Torcedores que, por um motivo ou outro, não puderam ir a Tucuruí assistir ao vivo o time do coração jogar buscaram, como de costume, alternativas para acompanhar o Papão. E umas dessas alternativas, como não poderia deixar de ser, foram os muitos bares espalhados por Belém. Um deles, o Bar da Fiel, que não chegou a receber um grande público. “Já tivemos jogo que não se podia nem caminhar aqui dentro”, contou José Alves, o Piauí, dono do estabelecimento, junto com a esposa, Lurdes Viana, a Lurdinha, funcionária do Paysandu.

 

Os primeiros minutos foram marcados pela tensão dos torcedores. O Galo era superior, criando algumas poucas chances de gol. A letargia do Papão não agradava aos frequentadores do bar. “Os caras estão vendo o adversário jogar”, reclamou Luis Cláudio Santos.

 

Nas poucas vezes em que o torcedor ficou com o grito de gol entalado na garganta, Leandro Cearense quase abriu o placar. Quando o jogo era equilibrado, um lance polêmico: Magno caiu na área pedindo pênalti de Fernando Lombardi. O árbitro não deu bola. “Não foi nada. O cara já foi se jogando antes do nosso zagueiro chegar ao lance”, opinou Ajax de Albuquerque.

 

Depois de um primeiro tempo insosso, o torcedor esperava mais na segunda etapa.

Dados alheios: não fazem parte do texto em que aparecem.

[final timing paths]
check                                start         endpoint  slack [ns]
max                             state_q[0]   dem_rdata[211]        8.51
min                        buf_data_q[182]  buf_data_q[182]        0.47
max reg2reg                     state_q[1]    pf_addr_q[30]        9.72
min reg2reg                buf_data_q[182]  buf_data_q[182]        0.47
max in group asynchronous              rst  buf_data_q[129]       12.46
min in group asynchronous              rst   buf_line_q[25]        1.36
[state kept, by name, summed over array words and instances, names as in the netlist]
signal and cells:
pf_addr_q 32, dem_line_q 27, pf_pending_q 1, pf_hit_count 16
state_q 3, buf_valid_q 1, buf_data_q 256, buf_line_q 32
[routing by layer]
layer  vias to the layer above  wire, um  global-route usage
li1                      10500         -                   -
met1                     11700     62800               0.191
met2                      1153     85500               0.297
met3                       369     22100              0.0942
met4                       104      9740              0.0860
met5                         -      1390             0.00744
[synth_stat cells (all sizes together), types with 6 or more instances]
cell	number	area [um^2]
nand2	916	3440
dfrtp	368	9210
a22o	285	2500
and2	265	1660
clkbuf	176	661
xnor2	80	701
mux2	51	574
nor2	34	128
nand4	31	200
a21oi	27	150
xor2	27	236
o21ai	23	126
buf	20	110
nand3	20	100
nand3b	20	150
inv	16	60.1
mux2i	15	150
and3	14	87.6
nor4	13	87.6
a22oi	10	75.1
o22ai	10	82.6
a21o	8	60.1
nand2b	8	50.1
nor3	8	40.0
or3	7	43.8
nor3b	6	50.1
`src/rtl/trackball_pkg.sv`:
```
// trackball_pkg: shared types and trakball_o bit positions for the trackball emulator
package trackball_pkg;
  typedef enum logic {IDLE, MOVE} axis_state_t;
  localparam int TB_HCLK   = 0;
  localparam int TB_HDIR   = 1;
  localparam int TB_VCLK   = 2;
  localparam int TB_VDIR   = 3;
  localparam int TB_P2_OFS = 4;
endpackage

```
`src/rtl/trackball_axis.sv`:
```
// trackball_axis: one trackball axis, clock/direction pair with ramped step rate
// Ports: clk, rst (async, active-high), pos_i/neg_i (active-high direction requests),
//        tick_i (one-cycle base tick), clk_o (quadrature-style step clock), dir_o (1 = pos).
module trackball_axis
  import trackball_pkg::*;
#(
  parameter int PERIOD_MAX = 40,
  parameter int PERIOD_MIN = 4
) (
  input  logic clk,
  input  logic rst,
  input  logic pos_i,
  input  logic neg_i,
  input  logic tick_i,
  output logic clk_o,
  output logic dir_o
);
  localparam int W = $clog2(PERIOD_MAX + 1);
  localparam logic [W-1:0] PMAX = W'(PERIOD_MAX);
  localparam logic [W-1:0] PMIN = W'(PERIOD_MIN);
  axis_state_t state_q;
  logic [W-1:0] period_q, cnt_q;
  logic clk_q, dir_q;
  logic stop;
  // leave MOVE when the press that started the move goes away or both sides are pressed
  assign stop = !(dir_q ? pos_i : neg_i) || (pos_i && neg_i);
  always_ff @(posedge clk or posedge rst) begin
    if (rst) begin
      state_q  <= IDLE;
      period_q <= PMAX;
      cnt_q    <= '0;
      clk_q    <= 1'b0;
      dir_q    <= 1'b0;
    end else begin
      case (state_q)
        IDLE: if (pos_i ^ neg_i) begin
          state_q  <= MOVE;
          dir_q    <= pos_i;
          period_q <= PMAX;
          cnt_q    <= '0;
        end
        MOVE: if (stop) state_q <= IDLE;
          else if (tick_i) begin
            if (cnt_q == '0) begin
              clk_q    <= ~clk_q;
              cnt_q    <= period_q - 1'b1;
              period_q <= (period_q > PMIN) ? period_q - 1'b1 : PMIN;
            end else cnt_q <= cnt_q - 1'b1;
          end
        default: state_q <= IDLE;
      endcase
    end
  end
  assign clk_o = clk_q;
  assign dir_o = dir_q;
endmodule

```
`src/rtl/joy_trackball_emu.sv`:
```
// joy_trackball_emu: drives Centipede trakball_i from two active-low digital joysticks
// Ports: clk_12mhz, reset (async, active-high), joy1_n/joy2_n {R,L,D,U} active-low async,
//        rotate (swap axes), trakball_o [3:0] P1 {vdir,vclk,hdir,hclk}, [7:4] P2 same order.
module joy_trackball_emu
  import trackball_pkg::*;
#(
  parameter int TICK_DIV   = 1200,
  parameter int PERIOD_MAX = 40,
  parameter int PERIOD_MIN = 4
) (
  input  logic       clk_12mhz,
  input  logic       reset,
  input  logic [3:0] joy1_n,
  input  logic [3:0] joy2_n,
  input  logic       rotate,
  output logic [7:0] trakball_o
);
  localparam int TW = (TICK_DIV > 1) ? $clog2(TICK_DIV) : 1;
  logic [7:0] s1_q, s2_q;
  logic [TW-1:0] div_q;
  logic tick;
  // synchronizers preset to released so nothing moves straight out of reset
  always_ff @(posedge clk_12mhz or posedge reset) begin
    if (reset) begin
      s1_q <= '1;
      s2_q <= '1;
    end else begin
      s1_q <= {joy2_n, joy1_n};
      s2_q <= s1_q;
    end
  end
  assign tick = (div_q == TW'(TICK_DIV - 1));
  always_ff @(posedge clk_12mhz or posedge reset) begin
    if (reset) div_q <= '0;
    else div_q <= tick ? '0 : div_q + 1'b1;
  end
  for (genvar p = 0; p < 2; p++) begin : g_pl
    logic r, l, d, u;
    assign {r, l, d, u} = ~s2_q[4*p +: 4];
    trackball_axis #(.PERIOD_MAX(PERIOD_MAX), .PERIOD_MIN(PERIOD_MIN)) u_h (
      .clk(clk_12mhz), .rst(reset),
      .pos_i(rotate ? u : r), .neg_i(rotate ? d : l), .tick_i(tick),
      .clk_o(trakball_o[TB_P2_OFS*p + TB_HCLK]), .dir_o(trakball_o[TB_P2_OFS*p + TB_HDIR])
    );
    trackball_axis #(.PERIOD_MAX(PERIOD_MAX), .PERIOD_MIN(PERIOD_MIN)) u_v (
      .clk(clk_12mhz), .rst(reset),
      .pos_i(rotate ? l : u), .neg_i(rotate ? r : d), .tick_i(tick),
      .clk_o(trakball_o[TB_P2_OFS*p + TB_VCLK]), .dir_o(trakball_o[TB_P2_OFS*p + TB_VDIR])
    );
  end
endmodule

```
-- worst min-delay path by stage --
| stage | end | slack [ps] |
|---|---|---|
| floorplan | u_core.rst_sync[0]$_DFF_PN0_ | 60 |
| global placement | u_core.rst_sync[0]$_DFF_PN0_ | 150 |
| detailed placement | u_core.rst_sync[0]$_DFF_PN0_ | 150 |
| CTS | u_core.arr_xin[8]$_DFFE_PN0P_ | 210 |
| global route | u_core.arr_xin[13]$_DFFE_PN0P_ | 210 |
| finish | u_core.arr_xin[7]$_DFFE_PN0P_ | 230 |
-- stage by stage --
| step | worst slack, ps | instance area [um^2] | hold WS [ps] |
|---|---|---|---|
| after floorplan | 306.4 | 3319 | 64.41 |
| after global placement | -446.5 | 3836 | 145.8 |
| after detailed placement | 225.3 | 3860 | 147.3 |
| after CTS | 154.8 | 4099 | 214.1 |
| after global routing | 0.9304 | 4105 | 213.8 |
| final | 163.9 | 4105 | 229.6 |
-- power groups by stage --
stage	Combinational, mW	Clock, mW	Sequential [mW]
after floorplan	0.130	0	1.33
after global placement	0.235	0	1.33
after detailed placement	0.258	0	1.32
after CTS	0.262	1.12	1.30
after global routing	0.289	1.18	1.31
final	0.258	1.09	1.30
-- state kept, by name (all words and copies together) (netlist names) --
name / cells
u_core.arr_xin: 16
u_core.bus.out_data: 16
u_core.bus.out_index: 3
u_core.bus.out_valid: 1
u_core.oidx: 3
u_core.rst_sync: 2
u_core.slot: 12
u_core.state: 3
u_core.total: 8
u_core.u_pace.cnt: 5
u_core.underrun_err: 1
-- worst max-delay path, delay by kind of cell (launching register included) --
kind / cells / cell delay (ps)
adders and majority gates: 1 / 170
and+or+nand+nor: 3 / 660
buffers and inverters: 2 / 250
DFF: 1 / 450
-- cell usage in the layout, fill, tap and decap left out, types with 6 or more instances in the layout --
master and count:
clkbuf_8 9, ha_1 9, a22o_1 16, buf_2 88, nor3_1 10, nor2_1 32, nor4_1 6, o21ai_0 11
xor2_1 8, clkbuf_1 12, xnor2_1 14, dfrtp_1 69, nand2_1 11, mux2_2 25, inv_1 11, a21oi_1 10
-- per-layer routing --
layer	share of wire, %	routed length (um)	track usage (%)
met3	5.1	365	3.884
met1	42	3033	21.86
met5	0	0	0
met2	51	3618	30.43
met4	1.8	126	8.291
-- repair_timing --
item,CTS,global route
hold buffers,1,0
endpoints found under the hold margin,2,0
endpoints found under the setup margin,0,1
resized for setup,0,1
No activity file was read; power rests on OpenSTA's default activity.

O Paysandu até começou bem, tendo maior volume de jogo. Mas, embora tivesse as rédeas da partida nas mãos, os bicolores não conseguiam chegar ao gol. “Falta trabalhar mais a bola”, ensinava o ‘técnico’ Augusto Rodrigues, que estava apenas de passagem pelo bar.

 

Quando tudo indicava que o jogo não teria vencedor, aos 35 minutos, Lombardi fez pênalti em Magno, que não desperdiçou a cobrança, calando os bicolores, que não tardaram a deixar o bar, acabrunhados, é claro.

 

A noite não era bicolor

 

Cabisbaixos e nem acreditando no que havia acabado de protagonizar, a primeira derrota do time no Parazão. Assim, os jogadores do Paysandu deixaram o gramado do Navegantão, ontem à noite, após a derrota frente ao Galo.

 

O lateral-direito Ayrton admitiu que o time não teve competência para furar o ‘cinturão’ montado pelo técnico Léo Goiano. O adversário, na opinião do defensor, evitou sair para o jogo, passando quase o tempo todo nas ‘cordas’. “Pecamos. Eles ficaram todos lá atrás e não conseguimos penetrar”, reconheceu. “Num contra-ataque eles conseguiram chegar ao pênalti e consequentemente a vitória”, completou.

 

O jogador pediu mais atenção ao time nos próximos jogos. “Não podemos continuar levando essas bolas de contra-ataques”, alertou. “Precisamos ter mais atenção, pois ainda temos muitos jogos pela frente”, concluiu.

 

O presidente Sérgio Serra, que assistiu ao jogo no estádio, evitou responsabilizar o gramado pela derrota. “Não vou reclamar das condições do campo. O time deles se postou muito bem defensivamente. Tivemos poucas oportunidades”, analisou.

 

Afônico, o técnico Marcelo Chamusca também falou sobre a atuação de sua equipe. “Tivemos o controle do jogo durante quase todos os 90 minutos, mas faltou inspiração ofensiva”, constatou.